## What you need to do
Output every line from the beginning of the records through the line that contains "localparam logic [7:0] ADDR_HV_LEVEL", exactly as it appears.
Material supplied section start
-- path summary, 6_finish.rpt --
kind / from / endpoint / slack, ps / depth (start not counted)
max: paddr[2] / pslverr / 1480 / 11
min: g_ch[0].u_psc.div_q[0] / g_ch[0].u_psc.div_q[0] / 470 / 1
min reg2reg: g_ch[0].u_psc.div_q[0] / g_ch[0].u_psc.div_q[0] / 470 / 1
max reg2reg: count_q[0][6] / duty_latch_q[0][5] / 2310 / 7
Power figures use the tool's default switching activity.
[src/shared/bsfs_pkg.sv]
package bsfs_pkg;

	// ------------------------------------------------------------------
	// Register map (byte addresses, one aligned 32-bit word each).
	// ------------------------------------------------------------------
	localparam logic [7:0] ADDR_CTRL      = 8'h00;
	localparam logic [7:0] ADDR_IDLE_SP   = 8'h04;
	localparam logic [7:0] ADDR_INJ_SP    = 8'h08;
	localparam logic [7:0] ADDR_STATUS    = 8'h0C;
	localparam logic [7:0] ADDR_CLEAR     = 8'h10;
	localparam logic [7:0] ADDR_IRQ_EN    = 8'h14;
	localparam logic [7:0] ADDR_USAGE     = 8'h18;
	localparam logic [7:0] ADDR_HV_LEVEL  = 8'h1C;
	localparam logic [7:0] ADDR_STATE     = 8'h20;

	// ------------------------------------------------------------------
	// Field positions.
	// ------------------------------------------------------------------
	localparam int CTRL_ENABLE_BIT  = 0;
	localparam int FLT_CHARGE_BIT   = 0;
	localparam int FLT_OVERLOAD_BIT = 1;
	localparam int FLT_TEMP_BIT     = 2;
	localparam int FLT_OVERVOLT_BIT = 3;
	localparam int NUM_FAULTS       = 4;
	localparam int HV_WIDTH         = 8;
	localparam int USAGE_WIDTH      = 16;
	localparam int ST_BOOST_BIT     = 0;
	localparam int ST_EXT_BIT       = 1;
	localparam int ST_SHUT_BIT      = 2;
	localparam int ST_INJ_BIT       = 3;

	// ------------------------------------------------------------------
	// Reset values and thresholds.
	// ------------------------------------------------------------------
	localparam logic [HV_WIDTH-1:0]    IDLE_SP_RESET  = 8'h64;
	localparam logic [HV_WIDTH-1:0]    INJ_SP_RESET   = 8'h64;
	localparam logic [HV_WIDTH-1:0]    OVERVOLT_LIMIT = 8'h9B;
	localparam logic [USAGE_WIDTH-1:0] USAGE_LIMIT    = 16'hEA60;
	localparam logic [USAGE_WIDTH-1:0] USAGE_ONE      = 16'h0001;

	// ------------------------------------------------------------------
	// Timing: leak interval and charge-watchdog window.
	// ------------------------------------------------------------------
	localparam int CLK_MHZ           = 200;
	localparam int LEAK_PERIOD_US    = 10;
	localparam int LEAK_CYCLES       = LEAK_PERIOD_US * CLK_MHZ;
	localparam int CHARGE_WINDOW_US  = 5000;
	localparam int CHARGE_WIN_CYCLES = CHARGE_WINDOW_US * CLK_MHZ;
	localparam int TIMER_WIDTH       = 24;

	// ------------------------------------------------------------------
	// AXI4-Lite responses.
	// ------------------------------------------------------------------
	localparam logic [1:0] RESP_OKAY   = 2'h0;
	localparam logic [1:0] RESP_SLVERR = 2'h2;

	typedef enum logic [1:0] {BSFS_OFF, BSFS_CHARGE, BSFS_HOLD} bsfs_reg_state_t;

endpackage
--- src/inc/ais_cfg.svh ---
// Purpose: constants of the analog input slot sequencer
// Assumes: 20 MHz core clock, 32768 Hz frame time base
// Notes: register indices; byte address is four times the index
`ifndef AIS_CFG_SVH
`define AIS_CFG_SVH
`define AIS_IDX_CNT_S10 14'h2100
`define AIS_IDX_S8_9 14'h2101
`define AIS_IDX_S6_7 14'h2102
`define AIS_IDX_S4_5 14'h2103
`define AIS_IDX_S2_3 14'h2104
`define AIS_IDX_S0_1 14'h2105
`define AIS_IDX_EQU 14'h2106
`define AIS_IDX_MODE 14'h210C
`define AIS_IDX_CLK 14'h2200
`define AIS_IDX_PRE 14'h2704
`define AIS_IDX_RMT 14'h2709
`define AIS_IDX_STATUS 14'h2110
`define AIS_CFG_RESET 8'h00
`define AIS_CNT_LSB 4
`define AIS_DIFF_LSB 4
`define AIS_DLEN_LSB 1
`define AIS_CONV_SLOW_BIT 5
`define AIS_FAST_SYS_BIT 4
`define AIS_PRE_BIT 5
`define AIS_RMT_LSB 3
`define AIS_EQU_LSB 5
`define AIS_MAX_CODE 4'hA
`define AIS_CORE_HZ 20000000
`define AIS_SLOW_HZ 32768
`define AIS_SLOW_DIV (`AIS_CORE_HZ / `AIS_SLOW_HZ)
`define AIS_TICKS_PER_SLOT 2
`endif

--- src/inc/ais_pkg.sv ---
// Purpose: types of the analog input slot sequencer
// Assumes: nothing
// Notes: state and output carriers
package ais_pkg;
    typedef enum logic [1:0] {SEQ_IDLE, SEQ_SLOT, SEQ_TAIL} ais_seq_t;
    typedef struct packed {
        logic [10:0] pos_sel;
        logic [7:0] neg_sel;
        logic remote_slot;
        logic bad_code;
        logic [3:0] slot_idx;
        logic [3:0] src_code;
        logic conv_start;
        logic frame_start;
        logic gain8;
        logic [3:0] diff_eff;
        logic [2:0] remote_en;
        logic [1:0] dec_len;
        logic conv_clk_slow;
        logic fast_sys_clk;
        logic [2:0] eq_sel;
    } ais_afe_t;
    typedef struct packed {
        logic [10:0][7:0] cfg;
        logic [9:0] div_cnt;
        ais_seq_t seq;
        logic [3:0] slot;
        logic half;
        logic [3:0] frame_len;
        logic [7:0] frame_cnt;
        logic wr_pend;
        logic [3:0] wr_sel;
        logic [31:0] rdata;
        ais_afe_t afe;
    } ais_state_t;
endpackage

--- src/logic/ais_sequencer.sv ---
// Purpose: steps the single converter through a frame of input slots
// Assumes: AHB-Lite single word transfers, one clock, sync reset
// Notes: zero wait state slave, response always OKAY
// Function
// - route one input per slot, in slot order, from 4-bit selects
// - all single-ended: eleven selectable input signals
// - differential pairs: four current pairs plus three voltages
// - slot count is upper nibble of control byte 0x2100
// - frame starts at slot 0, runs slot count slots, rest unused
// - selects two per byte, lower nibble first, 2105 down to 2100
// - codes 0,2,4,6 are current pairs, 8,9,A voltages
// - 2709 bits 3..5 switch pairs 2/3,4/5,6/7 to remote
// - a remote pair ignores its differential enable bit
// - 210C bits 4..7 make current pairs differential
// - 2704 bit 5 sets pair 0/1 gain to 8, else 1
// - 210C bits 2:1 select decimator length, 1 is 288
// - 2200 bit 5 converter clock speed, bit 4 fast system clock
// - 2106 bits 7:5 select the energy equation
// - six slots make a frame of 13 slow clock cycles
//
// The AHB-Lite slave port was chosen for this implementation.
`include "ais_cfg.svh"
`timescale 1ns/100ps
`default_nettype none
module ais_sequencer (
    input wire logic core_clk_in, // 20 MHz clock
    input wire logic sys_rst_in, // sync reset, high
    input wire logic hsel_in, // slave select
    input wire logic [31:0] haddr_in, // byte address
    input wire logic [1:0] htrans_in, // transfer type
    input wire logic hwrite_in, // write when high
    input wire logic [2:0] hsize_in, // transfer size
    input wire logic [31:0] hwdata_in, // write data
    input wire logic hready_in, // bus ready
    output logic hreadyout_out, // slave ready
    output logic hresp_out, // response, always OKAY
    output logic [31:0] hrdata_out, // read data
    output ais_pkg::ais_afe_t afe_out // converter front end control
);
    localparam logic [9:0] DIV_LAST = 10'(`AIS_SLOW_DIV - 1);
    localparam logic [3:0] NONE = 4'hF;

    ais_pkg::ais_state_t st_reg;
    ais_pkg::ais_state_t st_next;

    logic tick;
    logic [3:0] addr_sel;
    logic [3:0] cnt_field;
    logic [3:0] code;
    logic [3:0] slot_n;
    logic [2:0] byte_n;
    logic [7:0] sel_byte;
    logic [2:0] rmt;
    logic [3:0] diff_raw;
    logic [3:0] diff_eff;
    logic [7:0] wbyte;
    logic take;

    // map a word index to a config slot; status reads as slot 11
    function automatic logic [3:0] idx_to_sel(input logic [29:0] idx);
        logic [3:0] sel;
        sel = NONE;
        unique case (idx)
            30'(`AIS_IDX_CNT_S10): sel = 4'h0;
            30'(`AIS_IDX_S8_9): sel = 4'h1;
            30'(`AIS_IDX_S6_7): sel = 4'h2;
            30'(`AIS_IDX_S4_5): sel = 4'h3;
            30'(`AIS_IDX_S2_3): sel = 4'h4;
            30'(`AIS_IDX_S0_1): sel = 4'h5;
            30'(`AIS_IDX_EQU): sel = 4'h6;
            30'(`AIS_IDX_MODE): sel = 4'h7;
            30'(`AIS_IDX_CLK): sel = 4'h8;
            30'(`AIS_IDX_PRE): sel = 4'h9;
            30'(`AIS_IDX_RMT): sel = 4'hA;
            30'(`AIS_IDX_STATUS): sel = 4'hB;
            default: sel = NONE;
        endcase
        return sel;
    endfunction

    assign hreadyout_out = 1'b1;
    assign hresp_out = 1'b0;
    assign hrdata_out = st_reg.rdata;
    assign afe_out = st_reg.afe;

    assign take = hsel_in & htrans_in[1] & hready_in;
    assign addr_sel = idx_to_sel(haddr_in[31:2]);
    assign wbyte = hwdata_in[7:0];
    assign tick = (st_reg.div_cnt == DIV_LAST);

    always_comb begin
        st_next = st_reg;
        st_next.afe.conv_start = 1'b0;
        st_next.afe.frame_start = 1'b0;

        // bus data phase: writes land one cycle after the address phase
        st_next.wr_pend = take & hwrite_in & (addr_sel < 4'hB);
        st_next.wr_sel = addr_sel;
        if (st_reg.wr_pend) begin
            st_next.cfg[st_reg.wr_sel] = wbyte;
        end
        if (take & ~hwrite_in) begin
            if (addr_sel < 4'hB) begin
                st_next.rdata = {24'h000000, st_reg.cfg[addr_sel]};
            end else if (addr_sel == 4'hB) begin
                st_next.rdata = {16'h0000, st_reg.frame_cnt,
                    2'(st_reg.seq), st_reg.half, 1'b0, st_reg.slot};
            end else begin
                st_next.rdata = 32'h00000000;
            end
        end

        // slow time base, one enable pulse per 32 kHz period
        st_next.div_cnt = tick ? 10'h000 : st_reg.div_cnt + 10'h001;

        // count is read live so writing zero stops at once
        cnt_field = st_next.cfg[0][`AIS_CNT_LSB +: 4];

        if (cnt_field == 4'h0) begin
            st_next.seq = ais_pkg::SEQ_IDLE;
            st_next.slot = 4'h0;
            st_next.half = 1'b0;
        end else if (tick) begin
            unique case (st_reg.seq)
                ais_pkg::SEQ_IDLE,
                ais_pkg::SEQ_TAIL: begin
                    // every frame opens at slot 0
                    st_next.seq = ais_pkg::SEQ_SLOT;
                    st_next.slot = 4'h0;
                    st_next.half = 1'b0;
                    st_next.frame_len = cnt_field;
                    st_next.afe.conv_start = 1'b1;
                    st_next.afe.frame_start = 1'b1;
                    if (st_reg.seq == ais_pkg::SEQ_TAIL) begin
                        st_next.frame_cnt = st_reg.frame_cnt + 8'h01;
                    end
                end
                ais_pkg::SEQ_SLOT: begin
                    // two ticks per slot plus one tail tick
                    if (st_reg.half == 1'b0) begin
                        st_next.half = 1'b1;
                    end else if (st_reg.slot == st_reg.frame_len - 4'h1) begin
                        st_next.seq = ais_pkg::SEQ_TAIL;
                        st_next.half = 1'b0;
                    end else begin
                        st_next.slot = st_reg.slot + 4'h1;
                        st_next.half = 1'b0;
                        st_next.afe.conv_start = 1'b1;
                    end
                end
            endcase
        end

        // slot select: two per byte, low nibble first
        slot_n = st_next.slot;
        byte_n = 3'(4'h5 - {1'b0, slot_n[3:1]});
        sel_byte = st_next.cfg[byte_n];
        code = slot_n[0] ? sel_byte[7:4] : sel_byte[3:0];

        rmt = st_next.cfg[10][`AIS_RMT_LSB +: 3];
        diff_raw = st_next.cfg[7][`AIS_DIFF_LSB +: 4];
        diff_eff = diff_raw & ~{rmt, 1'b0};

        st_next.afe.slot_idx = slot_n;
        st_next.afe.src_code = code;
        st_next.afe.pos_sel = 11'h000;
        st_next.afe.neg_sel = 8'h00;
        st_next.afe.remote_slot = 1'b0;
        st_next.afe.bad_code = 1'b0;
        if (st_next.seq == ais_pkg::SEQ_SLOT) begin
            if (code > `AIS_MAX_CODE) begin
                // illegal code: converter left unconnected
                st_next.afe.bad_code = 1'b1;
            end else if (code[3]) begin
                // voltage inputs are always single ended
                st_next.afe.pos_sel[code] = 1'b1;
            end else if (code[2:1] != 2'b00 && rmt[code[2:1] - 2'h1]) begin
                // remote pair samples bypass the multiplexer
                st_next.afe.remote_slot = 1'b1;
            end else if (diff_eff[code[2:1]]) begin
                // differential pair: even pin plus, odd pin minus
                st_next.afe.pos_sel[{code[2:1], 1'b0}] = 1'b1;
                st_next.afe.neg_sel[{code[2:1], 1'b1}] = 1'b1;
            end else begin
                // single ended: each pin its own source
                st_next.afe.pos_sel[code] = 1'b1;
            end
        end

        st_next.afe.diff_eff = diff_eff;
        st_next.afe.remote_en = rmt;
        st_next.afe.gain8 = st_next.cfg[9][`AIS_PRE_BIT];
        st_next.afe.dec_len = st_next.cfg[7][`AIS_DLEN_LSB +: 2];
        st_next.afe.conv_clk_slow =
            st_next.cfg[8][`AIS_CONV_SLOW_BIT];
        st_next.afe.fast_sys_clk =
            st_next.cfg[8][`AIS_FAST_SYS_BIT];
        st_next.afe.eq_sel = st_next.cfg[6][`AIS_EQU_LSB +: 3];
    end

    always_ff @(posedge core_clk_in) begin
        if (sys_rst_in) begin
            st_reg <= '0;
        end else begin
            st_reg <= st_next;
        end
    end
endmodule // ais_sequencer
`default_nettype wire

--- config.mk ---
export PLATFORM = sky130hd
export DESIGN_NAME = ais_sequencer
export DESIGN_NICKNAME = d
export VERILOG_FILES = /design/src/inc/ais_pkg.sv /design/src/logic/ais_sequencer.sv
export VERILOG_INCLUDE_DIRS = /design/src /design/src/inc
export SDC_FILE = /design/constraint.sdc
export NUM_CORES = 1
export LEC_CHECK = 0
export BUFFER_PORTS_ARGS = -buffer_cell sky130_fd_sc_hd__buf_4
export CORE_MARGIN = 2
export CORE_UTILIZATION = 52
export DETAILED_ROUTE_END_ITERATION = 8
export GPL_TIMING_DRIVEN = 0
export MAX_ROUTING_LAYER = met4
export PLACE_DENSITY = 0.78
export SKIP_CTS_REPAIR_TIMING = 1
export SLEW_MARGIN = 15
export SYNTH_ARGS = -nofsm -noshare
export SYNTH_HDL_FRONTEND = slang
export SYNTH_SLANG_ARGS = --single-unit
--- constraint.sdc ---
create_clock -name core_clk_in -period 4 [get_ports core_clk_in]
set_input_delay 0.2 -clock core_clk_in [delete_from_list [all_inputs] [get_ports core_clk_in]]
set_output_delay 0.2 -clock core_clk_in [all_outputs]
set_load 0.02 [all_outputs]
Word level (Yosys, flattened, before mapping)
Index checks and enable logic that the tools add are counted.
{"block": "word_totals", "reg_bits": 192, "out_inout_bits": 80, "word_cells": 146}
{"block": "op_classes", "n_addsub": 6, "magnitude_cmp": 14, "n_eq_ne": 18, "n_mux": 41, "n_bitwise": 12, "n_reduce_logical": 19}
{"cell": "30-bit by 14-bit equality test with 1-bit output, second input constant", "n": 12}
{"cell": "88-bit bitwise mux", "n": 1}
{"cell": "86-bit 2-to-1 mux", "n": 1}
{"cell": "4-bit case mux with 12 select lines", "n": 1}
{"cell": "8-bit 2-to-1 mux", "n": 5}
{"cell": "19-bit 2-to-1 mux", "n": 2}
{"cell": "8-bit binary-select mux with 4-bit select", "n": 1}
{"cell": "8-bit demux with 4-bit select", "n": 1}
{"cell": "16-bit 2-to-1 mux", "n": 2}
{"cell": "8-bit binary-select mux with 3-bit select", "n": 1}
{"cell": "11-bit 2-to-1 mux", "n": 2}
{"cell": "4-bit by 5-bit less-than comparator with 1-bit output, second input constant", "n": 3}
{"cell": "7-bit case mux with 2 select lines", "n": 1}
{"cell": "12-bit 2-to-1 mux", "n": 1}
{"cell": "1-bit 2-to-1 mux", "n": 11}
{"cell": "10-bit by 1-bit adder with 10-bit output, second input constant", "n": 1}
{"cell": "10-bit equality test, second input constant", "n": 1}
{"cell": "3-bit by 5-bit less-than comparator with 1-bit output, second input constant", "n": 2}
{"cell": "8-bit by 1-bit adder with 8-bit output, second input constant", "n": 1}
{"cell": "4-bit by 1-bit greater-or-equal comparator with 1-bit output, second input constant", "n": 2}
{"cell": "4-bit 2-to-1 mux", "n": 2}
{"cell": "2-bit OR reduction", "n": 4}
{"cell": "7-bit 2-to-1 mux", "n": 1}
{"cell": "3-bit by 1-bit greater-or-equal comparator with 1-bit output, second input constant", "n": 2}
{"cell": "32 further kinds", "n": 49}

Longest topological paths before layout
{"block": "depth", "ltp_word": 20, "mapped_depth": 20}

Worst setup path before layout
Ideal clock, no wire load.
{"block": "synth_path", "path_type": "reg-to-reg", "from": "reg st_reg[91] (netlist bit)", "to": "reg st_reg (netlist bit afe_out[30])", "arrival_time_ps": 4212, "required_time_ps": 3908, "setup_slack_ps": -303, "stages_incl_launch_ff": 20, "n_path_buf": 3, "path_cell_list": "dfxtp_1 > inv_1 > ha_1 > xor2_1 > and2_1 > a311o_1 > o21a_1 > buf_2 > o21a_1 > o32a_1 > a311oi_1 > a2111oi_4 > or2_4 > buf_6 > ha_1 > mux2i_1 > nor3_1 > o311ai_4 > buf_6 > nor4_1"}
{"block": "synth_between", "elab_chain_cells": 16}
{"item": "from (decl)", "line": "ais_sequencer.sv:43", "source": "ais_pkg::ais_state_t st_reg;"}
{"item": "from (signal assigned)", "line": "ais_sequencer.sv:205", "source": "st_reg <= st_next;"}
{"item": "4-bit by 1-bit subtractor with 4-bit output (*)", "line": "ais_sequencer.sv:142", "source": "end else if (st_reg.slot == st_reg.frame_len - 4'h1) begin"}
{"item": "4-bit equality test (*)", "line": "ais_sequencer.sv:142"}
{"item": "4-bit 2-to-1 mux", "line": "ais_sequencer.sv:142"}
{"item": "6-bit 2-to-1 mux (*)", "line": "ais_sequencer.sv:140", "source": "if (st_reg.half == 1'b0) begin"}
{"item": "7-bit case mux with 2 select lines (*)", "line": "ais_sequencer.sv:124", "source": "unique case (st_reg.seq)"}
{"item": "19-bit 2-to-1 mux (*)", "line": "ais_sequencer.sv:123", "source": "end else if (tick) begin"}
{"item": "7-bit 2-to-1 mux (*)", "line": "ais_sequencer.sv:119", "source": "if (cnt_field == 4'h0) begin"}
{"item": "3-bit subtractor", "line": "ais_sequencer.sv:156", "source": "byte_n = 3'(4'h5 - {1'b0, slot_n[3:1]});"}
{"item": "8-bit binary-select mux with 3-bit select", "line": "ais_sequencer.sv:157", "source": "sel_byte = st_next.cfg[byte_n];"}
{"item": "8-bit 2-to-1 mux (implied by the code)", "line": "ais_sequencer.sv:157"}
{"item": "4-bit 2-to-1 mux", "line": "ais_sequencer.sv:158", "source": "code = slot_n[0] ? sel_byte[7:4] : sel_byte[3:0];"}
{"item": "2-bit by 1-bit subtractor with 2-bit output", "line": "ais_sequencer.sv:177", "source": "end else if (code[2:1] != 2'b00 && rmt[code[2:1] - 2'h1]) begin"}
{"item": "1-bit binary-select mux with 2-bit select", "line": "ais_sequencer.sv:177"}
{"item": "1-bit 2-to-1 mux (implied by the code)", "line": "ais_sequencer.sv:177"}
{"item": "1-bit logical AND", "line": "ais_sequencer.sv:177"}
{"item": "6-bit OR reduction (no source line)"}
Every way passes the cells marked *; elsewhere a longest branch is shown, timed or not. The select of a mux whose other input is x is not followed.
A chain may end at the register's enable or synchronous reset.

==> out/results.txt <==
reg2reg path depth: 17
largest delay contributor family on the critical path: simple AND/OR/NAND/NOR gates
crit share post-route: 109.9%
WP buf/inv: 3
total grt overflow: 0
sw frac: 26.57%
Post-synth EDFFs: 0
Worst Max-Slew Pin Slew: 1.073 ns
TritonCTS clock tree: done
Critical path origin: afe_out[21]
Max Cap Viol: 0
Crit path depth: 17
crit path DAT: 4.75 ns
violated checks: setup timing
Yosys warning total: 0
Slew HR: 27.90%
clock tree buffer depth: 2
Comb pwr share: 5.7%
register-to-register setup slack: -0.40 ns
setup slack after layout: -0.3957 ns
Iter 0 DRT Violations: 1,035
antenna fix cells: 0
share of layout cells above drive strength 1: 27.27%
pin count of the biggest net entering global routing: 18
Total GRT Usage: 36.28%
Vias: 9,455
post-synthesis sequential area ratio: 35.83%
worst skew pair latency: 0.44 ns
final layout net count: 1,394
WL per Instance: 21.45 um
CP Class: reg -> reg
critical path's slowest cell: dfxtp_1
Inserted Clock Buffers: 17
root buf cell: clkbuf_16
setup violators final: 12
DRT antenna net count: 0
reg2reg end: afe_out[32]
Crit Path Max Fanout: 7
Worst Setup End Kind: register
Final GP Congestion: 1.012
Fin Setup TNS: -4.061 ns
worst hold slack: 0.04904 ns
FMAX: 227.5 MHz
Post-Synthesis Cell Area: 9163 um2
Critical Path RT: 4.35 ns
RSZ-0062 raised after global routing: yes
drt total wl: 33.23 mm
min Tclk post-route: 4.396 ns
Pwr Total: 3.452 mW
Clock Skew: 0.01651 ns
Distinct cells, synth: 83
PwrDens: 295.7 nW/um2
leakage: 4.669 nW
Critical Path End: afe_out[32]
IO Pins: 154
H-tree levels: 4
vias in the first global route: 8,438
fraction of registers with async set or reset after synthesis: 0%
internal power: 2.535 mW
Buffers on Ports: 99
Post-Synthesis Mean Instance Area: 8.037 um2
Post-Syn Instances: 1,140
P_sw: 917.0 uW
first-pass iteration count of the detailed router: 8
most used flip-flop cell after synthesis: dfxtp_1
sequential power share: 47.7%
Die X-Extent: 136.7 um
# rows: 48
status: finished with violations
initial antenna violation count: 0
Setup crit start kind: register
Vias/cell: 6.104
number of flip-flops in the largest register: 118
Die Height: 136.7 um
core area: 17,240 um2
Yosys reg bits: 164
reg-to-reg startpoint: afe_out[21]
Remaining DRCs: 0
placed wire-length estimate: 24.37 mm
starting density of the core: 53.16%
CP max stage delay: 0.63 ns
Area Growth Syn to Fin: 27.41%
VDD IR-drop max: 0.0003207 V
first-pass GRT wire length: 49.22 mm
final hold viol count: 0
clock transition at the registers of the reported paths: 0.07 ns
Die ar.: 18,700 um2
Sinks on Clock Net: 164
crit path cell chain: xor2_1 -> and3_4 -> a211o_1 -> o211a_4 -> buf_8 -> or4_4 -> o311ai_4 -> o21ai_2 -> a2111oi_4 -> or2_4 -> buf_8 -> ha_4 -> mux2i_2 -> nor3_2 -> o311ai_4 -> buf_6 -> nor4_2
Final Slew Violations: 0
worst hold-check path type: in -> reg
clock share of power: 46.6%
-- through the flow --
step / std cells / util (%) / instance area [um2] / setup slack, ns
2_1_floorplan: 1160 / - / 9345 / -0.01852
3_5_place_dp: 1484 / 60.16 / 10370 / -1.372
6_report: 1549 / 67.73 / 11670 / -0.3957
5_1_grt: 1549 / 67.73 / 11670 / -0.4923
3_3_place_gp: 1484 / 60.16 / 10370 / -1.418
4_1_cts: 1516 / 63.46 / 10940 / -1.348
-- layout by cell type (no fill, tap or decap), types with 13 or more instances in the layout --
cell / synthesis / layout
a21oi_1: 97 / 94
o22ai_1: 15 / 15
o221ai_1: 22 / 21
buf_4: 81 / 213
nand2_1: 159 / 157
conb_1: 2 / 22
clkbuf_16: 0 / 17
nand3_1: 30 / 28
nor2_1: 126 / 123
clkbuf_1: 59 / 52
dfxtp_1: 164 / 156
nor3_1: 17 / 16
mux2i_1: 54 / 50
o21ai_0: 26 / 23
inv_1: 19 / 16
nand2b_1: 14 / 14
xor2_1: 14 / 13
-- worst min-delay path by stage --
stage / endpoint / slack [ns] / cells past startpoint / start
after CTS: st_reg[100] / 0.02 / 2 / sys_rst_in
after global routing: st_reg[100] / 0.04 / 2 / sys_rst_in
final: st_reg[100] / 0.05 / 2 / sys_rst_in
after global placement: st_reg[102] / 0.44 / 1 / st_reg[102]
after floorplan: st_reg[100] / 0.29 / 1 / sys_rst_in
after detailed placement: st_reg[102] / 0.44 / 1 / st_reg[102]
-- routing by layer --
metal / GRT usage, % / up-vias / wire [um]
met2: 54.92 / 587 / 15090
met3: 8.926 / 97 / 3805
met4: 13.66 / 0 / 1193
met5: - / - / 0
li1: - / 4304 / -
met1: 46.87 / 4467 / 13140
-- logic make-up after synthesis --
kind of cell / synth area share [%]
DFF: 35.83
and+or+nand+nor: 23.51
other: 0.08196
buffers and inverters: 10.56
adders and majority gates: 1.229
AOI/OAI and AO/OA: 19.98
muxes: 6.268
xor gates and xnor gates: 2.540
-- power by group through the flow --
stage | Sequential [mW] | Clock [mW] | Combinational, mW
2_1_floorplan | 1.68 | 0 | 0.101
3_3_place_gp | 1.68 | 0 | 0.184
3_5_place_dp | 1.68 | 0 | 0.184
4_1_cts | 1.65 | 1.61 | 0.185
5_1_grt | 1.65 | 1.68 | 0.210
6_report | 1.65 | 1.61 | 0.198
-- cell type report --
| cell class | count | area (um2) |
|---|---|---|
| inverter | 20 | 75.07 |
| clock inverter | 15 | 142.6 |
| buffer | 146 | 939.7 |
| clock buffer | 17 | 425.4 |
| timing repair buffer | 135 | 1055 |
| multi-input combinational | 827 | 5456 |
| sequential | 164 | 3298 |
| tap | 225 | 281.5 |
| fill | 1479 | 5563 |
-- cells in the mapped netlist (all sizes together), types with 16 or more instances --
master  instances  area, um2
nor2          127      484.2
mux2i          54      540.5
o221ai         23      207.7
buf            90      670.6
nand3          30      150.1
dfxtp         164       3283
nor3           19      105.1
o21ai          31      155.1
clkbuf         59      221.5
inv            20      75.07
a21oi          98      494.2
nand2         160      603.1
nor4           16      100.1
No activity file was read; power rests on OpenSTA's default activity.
Material supplied section end
## Solution to this exercise
-- path summary, 6_finish.rpt --
kind / from / endpoint / slack, ps / depth (start not counted)
max: paddr[2] / pslverr / 1480 / 11
min: g_ch[0].u_psc.div_q[0] / g_ch[0].u_psc.div_q[0] / 470 / 1
min reg2reg: g_ch[0].u_psc.div_q[0] / g_ch[0].u_psc.div_q[0] / 470 / 1
max reg2reg: count_q[0][6] / duty_latch_q[0][5] / 2310 / 7
Power figures use the tool's default switching activity.
[src/shared/bsfs_pkg.sv]
package bsfs_pkg;

	// ------------------------------------------------------------------
	// Register map (byte addresses, one aligned 32-bit word each).
	// ------------------------------------------------------------------
	localparam logic [7:0] ADDR_CTRL      = 8'h00;
	localparam logic [7:0] ADDR_IDLE_SP   = 8'h04;
	localparam logic [7:0] ADDR_INJ_SP    = 8'h08;
	localparam logic [7:0] ADDR_STATUS    = 8'h0C;
	localparam logic [7:0] ADDR_CLEAR     = 8'h10;
	localparam logic [7:0] ADDR_IRQ_EN    = 8'h14;
	localparam logic [7:0] ADDR_USAGE     = 8'h18;
	localparam logic [7:0] ADDR_HV_LEVEL  = 8'h1C;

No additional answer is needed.